Aamir shook his head, opened his eyes wide, shut them, slapped his own face, tugged at the skin on his belly but nothing could stop it. He began to move, slowly at first, tentatively trying to get away from it. He shuffled his feet, chipping rust dust from the floor with his toes, scurrying back and forth along the lowest point of the drum, touching each end with his outstretched hands, slamming into the wall and pushing himself back. He did it several times before he realised that he wasn’t outrunning it but running into it, deeper and deeper and now he was fathoms down into the dark and would never be able to swim out of it.

He doubled over, dropped messily to his knees. Face pressed tight to his knee, he bared his teeth and bit deep into the skin but felt nothing. His hands stretched slowly out in front of him. He could feel the rust flaking off in papery sheets, coming away at the merest nudge of his fingertips.

Through the blackness the deep red blood on his mother’s sari seeped towards him and he was powerless to move away. He closed his eyes and felt the warm blood wash over his scalp, down his back, over his buttocks. Engulfed in the salt of her he continued to breathe. There was not a chink of mercy left in the world for him.

He could hear himself breathing loudly through his nose, panting like a dog. Rust crumbled to dust, he could smell it. Shards scratched at the material of his pyjamas, cutting into it and sticking into the soft skin on his knees.

His life had no meaning. It was intolerable. The last three decades had been a hollow waste of time.

Hands searched the floor in the oily darkness, fingertips jamming recklessly into rusting iron, pulling it up and crumbling it in his hands, feeling again and again, getting sharp splinters of it stuck under his nails, in his palms, until he found a shard of iron that was solid.

He held it, pressed the middle of it with his thumb, tried to bend it with both hands but it was hard.

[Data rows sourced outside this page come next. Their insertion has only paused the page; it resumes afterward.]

==> flow/design.v <==
module conditional_offset( vin, 
                           vout,
                           offset);
   input [9:0] vin, offset;
   output [9:0] vout;
   reg [9:0] vout;
   reg [9:0] flipped_offset;
   always @ (*) begin
      flipped_offset = ~offset + 10'd1;
      if (offset[9]) begin  
         if (vin > flipped_offset)
            vout = vin - flipped_offset;
         else
            vout = 10'd0;   
      end
      else begin            
         if (vin < (10'd 1023 - offset))
            vout = vin + offset;
         else
            vout = 10'd1023;
      end
   end
endmodule
==> flow/run.sh <==
#!/bin/bash
# OpenROAD 26Q1-2900-gdf79404cd8, Yosys 0.63+post, stock flow scripts
make -C /OpenROAD-flow-scripts/flow DESIGN_CONFIG=/design/flow/config.mk WORK_HOME=/design/flow/orfs finish
==> flow/config.mk <==
export PLATFORM = sky130hd
export DESIGN_NAME = conditional_offset
export DESIGN_NICKNAME = conditional_offset
export VERILOG_FILES = /design/flow/design.v
export SDC_FILE = /design/flow/constraint.sdc
export NUM_CORES = 4
export LEC_CHECK = 1
export CORE_AREA = 10 10 77 77
export DIE_AREA = 0 0 87 87
==> flow/constraint.sdc <==
current_design conditional_offset

set clk_period 4.0
set clk_io_pct 0.2

create_clock -name clk0 -period $clk_period

set non_clock_inputs [all_inputs -no_clocks]
set_input_delay [expr $clk_period * $clk_io_pct] -clock clk0 $non_clock_inputs
set_output_delay [expr $clk_period * $clk_io_pct] -clock clk0 [all_outputs]
==> out/results.tsv <==
metric	value	unit
syn_to_final_growth	71.4	%
cp_data_required_time	3.20	ns
tightest_slew	0.408	ns
hold_class	in2out	
routedWlPerCell	13.5	µm
ant_nets	0	
drt-pass1-iter-count	4	
die_h	87	µm
die_w	87	µm
wirelength	4.00	mm
ys_cells	161	
max_cap_viol_count	0	
yosys_area	1200	µm²
ys_seq_share	0	%
power_frac_clock	0	%
clock_buffers	0	
track_usage	10.8	%
ys_warn_count	1	
crit_type	in2out	
netSwitchingFraction	45.7	%
drtIter0Drc	79	
failed_checks	setup timing	
powerDensity	166	nW/µm²
hold_violations	0	
logic_area	1270	µm²
p_comb_share	100.0	%
antenna_found_initial	0	
fp-utilization	27.6	%
fmax	241	MHz
critPathMaxFanout	6	
core_area	4350	µm²
fill_cells	396	
hpwl	3.32	mm
final.setup.tns	-0.550	ns
compound_area_share	31.1	%
intPower	0.000186	W
start_kind	input pin	
p_switching	0.000156	W
openroad.warnings	36	
status	complete, but fails checks	
ys_sh_mux	1.67	%
largest_area_cell	ha_1	
grt_max_degree	15	
grt_pass1_wl	6.93	mm
drcViolationCount	0	
xor_share	16.1	%
ys_types	43	
grt_overflow	0	
simple_gate_area_share	20.2	%
finalSetupViolations	7	
syn_area	1200	µm²
ir_drop	0.0000811	V
logic_family	AND-OR/OR-AND gates	
power	0.000342	W
fa_ha_area_share	26.3	%
postLayoutCellArea	2060	µm²
top_cell_area_share	22.9	%
layout-drive-gt1-share	41.4	%
syn_avg_cell_area	7.45	µm²
port-buffer-count	30	
dieArea	7570	µm²
rows	24	
place.gp.congestion	0.879	
slew_headroom	72.6	%
slew_viol_final	0	
ff_count	0	
power_frac_seq	0	%
rsz0062_at_grt	true	
place_area	1920	µm²
avgViaCountPerCell	4.93	
ios	30	
first_global_vias	1467	
netlist_instances	161	
diodes	0	
yosys-top-cells-count	22 x ha_1, 18 x nor2_1, 12 x a21oi_1, 12 x xor2_1, 11 x inv_1	
cp-startpoint	offset[4]	
cp_data_arrival_time	3.35	ns
cp-end-kind	primary output	
fin_util	47.2	%
dr_total_vias	1460	
dp.cells	290	
instances_no_fill	296	
fin_crit	4.15	ns
final.period_utilization	104	%
most_common_cell	ha_1	
p_leak	0.961	nW
ctsHoldBuffers	0	
crit_end	vout[3]	
synth.area.top_cells	ha_1 23%, xor2_1 8.8%, xnor2_1 7.3%	
ff_latch_area	0	µm²
setup_ws	-0.149	ns
[metal layers]
layer	vias up	GRT usage, %	part of all wire (%)
met1	662	15.9	52
met3	0	1.04	3.8
met5	-	0	0
met2	28	17.7	44
li1	770	-	-
met4	0	0	0
[placed cells by master, fill, tap and decap left out, drive strengths merged, types with 4 or more instances in the layout]
cell type / count
a21o: 4
a21oi: 12
buf: 67
clkdlybuf4s50: 14
ha: 22
inv: 11
nand2: 7
nand3: 4
nor2: 18
nor2b: 6
nor3: 4
o21ai: 6
o22ai: 9
xnor2: 10
xor2: 12
[power groups by stage]
stage / Sequential [W] / Clock (W) / Combinational, W
6_report: 0 / 0 / 0.000342
5_1_grt: 0 / 0 / 0.000380
4_1_cts: 0 / 0 / 0.000334
[timing repair]
| action | in CTS | in global routing |
|---|---|---|
| setup endpoints to repair | 10 | 10 |
| buffers inserted | 6 | 3 |
| resized | 70 | 16 |
| pin swaps | 23 | 19 |
[critical path: stages]
cell	delay [ns]
buf_6	0.09
or4_4	0.57
nor3_4	0.15
nand2_1	0.09
xnor2_1	0.13
ha_1	0.32
and3_4	0.22
a2111oi_4	0.07
or3_4	0.40
buf_6	0.15
buf_6	0.11
o22ai_2	0.14
buf_2	0.11
[metrics by stage]
stage          hold slack, ns  setup slack [ns]
2_1_floorplan            1.71             0.180
3_3_place_gp             2.78            -0.883
3_5_place_dp             2.78            -0.887
4_1_cts                  2.43            -0.154
5_1_grt                  2.46            -0.269
6_report                 2.43            -0.149
[layout make-up]
type / instances / share of cell area [%]
Tap cell: 52 / 3.16
Multi-Input combinational cell: 148 / 62.0
Inverter: 11 / 2.01
Timing Repair Buffer: 85 / 32.8
[worst min-delay path by stage]
stage / from / end / cells past startpoint
finish: offset[1] / vout[1] / 6
global route: offset[1] / vout[1] / 6
CTS: offset[1] / vout[1] / 6
[cells by family after synthesis]
logic type	after synthesis
fa+ha+maj	24
simple gates	49
xor+xnor	22
buf+inv	13
compound gates	51
mux	2
Power is estimated from default activity; no workload was simulated.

Like a fossil of a bone the earth fell away around it. He sat up and looked through the darkness imagining the object in his hand. With touch as his guide he cleaned it off, coming to know every speck of its surface, feeling for a flaw but failing. He spat on his hand and cleaned it, wiping it dry on his pyjama top.

As long as a pencil with a serrated edge and sharp tip. A knife.

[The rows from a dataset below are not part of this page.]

$ cat /design/flow/run.sh
#!/bin/bash
# OpenROAD 26Q1-2900-gdf79404cd8, Yosys 0.63+post, stock flow scripts
make -C /OpenROAD-flow-scripts/flow DESIGN_CONFIG=/design/flow/config.mk WORK_HOME=/design/flow/orfs finish
$ cat /design/flow/config.mk
export PLATFORM = sky130hd
export DESIGN_NAME = top_seven_segment_controller
export DESIGN_NICKNAME = top_seven_segment_controller
export VERILOG_FILES = /design/flow/design.v
export SDC_FILE = /design/flow/constraint.sdc
export NUM_CORES = 4
export LEC_CHECK = 1
export CORE_AREA = 10 10 95 95
export DIE_AREA = 0 0 105 105
$ cat /design/flow/constraint.sdc
current_design top_seven_segment_controller

set clk_period 3.8
set clk_io_pct 0.2

create_clock -name clk0 -period $clk_period [get_ports {system_clock}]

set non_clock_inputs [all_inputs -no_clocks]
set_input_delay [expr $clk_period * $clk_io_pct] -clock clk0 $non_clock_inputs
set_output_delay [expr $clk_period * $clk_io_pct] -clock clk0 [all_outputs]
$ cat /design/flow/design.v
module anode_decoder(
    input [7:0] anode_in,
    output reg [2:0] anode_sel
);
always @(*) begin
    case (anode_in)
        ~(8'b0000_0001): anode_sel = 7;
        ~(8'b0000_0010): anode_sel = 6;
        ~(8'b0000_0100): anode_sel = 5; 
        ~(8'b0000_1000): anode_sel = 4;
        ~(8'b0001_0000): anode_sel = 3;
        ~(8'b0010_0000): anode_sel = 2;
        ~(8'b0100_0000): anode_sel = 1;
        ~(8'b1000_0000): anode_sel = 0; 
        default: anode_sel = 3'b100;  
    endcase
end
endmodule
module decoder_bin2hex(
    input [3:0] bin_in_hex,
    output reg [6:0] decoded
);
always @(*) begin
    case (bin_in_hex)
        4'b0000: decoded = ~(7'b111_1110);  
        4'b0001: decoded = ~(7'b011_0000);  
        4'b0010: decoded = ~(7'b110_1101);  
        4'b0011: decoded = ~(7'b111_1001);  
        4'b0100: decoded = ~(7'b011_0011);  
        4'b0101: decoded = ~(7'b101_1011);  
        4'b0110: decoded = ~(7'b101_1111);  
        4'b0111: decoded = ~(7'b111_0000);  
        4'b1000: decoded = ~(7'b111_1111);  
        4'b1001: decoded = ~(7'b111_1011);  
        4'b1010: decoded = ~(7'b111_0111);  
        4'b1011: decoded = ~(7'b001_1111);  
        4'b1100: decoded = ~(7'b100_1110);  
        4'b1101: decoded = ~(7'b011_1101);  
        4'b1110: decoded = ~(7'b100_1111);  
        4'b1111: decoded = ~(7'b100_0111);  
        default: decoded = ~(7'b111_1110);  
    endcase
end 
endmodule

Insistent pains nagged at his knees and fingers but he resisted the distraction. He extended his left hand into the molten dark and pulled the sleeve up. Slowly, as if in a ritual, he found the sinews of his wrist with his fingers and drew the metal hard across the skin.

Warm wet dripped from him into the void. He held his right hand below it and felt the welcome blood run over his fingers, drip through and drop, wetting the dusty Ugandan soil.

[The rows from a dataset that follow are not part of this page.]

<file path="/design/flow/design.v">
module button_counter #(parameter CAPTURE_TIME = 64)(  
    input clk, 
    input CE,
    input reset_n,
    input center_button,
    input [7:0] data,
    input [1:0] delay,
    input [1:0] bytes2send,
    output reg start_latch,
    output reg [7:0] data_latch,
    output reg [14:0] bytes_to_send,
    output reg [1:0] delay_latch, 
    output reg [7:0] delay_disp
    );
reg [15:0] count;  
always @(posedge clk or negedge reset_n) begin   
    if(!reset_n) begin
        count <= 0;   
        data_latch <= 0;
        bytes_to_send <= 0;
        delay_latch <= 0;
        delay_disp <= 0;
        start_latch <= 0;
    end else if(CE) begin
        if (center_button) begin
            if (count == CAPTURE_TIME) begin
                count <= 0;
                data_latch <= data;
                delay_latch <= delay;
                start_latch <= center_button;
                case(delay) 
                    2'b00:  delay_disp = 8'h00;
                    2'b01:  delay_disp = 8'h05;  
                    2'b10:  delay_disp = 8'h10;  
                    2'b11:  delay_disp = 8'h20;  
                    default: delay_disp = 8'h00;
                endcase
                case (bytes2send)
                    2'b00:  bytes_to_send = 1;
                    2'b01:  bytes_to_send = 32;  
                    2'b10:  bytes_to_send = 128;   
                    2'b11:  bytes_to_send = 256;  
                    default: bytes_to_send = 1;
                endcase
            end else begin
                count <= count+1;
                start_latch <= 0;
            end
        end else begin 
            start_latch <= 0;
            count <=0;
        end
    end end
endmodule
</file>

Aamir raised his face to the God who had suffered him to live through children and work and meals, a million bloody meals, sleep and changes of carpet and striving, endless pointless striving.

He turned his face up and muttered a final quiet prayer: ‘You bloody nasty bastard.’

***

Mr Kaira had been looking at the screen for thirty seconds, a small smile frozen on his mouth, his forefinger tapping the completely empty desk like a slow pulse. He turned his smile to Omar and his eyes followed slowly. ‘System is slow today,’ he explained and turned back. The light on his face changed to pale blue and he exclaimed a little ‘ah!’ and frowned at the numbers on the screen.